Introduction to the Julia Programming language
Application development for complex systems
The computational and data requirements of modern simulation tools for applications such as weather, computational biology, and fluid dynamics are a fundamental driving force for modern programming environments and computer systems. Modern cloud and HPC (high-performance computing) systems consist of 10s - 1000s of cores, distributed across multiple clusters/premises, and usually equipped with GPU accelerators.
Simultaneously
modern application codes are complex encompassing inputs from multiple
domains (e.g. math, physics, biology, environmental, finance), and
sophisticated solvers and numerical representations (parametrisations
scheme, subgrid approximations, turbulent representations, etc.). Further emerging research developments require the ability to rapidly prototype and update innovative solutions.

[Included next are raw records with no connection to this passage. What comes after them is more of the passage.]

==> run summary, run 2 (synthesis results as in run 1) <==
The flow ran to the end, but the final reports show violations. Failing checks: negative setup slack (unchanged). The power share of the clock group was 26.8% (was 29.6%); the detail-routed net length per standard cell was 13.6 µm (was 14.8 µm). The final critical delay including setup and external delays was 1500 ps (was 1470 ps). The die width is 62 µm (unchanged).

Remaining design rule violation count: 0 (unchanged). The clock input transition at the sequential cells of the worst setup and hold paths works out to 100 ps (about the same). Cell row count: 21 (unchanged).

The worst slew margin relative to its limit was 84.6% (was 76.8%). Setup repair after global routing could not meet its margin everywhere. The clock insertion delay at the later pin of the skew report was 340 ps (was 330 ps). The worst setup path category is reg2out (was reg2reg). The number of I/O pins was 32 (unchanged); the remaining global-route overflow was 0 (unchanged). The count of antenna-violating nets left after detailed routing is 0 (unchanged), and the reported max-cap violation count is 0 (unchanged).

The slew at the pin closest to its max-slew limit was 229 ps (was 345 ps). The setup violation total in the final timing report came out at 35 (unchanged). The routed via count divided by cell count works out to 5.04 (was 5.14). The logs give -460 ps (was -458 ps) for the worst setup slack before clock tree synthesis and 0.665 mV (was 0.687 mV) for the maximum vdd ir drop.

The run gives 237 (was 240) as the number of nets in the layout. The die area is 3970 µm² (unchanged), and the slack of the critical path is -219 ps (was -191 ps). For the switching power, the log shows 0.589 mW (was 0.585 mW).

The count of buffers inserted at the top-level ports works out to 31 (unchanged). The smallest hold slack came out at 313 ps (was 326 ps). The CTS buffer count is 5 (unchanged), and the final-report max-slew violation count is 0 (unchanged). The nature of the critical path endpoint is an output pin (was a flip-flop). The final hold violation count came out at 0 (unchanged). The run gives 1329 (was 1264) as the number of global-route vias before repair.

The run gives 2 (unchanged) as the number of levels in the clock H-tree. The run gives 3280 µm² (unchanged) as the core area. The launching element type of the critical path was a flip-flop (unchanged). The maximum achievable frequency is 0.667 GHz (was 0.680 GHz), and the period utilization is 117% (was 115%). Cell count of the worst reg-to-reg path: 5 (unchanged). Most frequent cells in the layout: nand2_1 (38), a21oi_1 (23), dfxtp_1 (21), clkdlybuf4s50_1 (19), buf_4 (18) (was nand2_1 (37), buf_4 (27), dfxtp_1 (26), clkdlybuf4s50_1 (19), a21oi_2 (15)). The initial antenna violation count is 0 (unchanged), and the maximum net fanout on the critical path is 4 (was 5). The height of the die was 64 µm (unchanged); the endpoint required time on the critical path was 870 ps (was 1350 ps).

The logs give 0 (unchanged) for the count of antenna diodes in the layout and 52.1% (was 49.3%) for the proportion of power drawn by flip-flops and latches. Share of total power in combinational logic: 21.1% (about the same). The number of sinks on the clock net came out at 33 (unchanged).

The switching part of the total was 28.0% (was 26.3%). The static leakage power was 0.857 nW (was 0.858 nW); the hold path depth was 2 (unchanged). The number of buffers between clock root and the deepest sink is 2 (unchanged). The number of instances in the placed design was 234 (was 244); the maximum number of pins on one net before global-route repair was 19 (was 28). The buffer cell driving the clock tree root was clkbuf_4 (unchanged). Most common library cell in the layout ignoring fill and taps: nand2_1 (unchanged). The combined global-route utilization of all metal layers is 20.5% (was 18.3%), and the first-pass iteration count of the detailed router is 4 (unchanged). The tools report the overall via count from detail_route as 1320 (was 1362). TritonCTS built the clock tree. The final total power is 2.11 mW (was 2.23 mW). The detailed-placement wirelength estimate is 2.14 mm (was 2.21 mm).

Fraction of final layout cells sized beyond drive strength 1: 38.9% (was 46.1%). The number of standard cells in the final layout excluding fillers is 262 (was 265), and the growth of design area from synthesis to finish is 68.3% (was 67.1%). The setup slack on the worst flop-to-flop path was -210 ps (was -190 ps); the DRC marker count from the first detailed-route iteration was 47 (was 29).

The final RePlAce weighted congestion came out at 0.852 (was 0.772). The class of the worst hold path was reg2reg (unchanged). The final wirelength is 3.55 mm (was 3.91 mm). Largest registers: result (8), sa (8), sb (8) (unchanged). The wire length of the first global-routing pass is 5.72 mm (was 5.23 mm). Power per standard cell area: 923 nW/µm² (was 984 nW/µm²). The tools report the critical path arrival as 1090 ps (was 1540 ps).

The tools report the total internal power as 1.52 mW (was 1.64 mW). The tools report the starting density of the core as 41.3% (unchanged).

I gained experience in the complexity of developing complex codes in heterogeneous environments when working on the AllScale project. The AllScale framework proposed to address the above complexity by "separation of responsibility" between the domain scientist working at an API (Application Programming Interface) layer(or similar), while the computer scientist or HPC expert manages performance and machine level optimisations at a deeper level (Jordan et. al. 2020). AllScale aims to simplify developments by leveraging a powerful engineering platform consisting of:
- an
intuitive programming API where the domain expert develops their code
and inserts directives related to parallelism. The API is akin to
pure-C++ development rather than parallelism.
- A source-to-source compiler that converts the provided sources into an internal, high-level intermediate representation (based on the Insieme Compiler (Jordan et. al. 2013)).
- A runtime system that dynamically manages the execution of applications (e.g. managing the distribution of workload and data, as well as the configuration of hardware parameters, e.g. by adapting the amount
of used CPU cores or GPU).
The AllScale framework has been used to develop and optimise a number of applications such as computational fluid dynamics, space-weather, and data assimilation schemes on adaptive grids (O’Donncha et. al. 2020).
The two-language problem
The above description highlights the complexity of modern application development. Consequently, a long-standing situation in application development is the "two-language problem". This "two-language" problem is a trade-off that developers
typically make when choosing a language -- it can either be relatively
easy for humans to write, or relatively easy for computers to run, but
not both. This typically results in domain experts prototyping code in a higher-level, easy-to-use language
and then working with expert programmers to recode it in a fast
language, prior to eventual deployment in production. The inefficiencies of this are obvious and have traditionally been driven by the challenges of creating a programming language that is both easy-to-use and fast. This is particularly true for aquaculture where the complexity of farm systems (ocean and weather dynamics, fish growth and productivity, health monitoring and forecasting, economic production and price forecasting) require resolving complex mathematical systems and making rapid forecasts or predictions.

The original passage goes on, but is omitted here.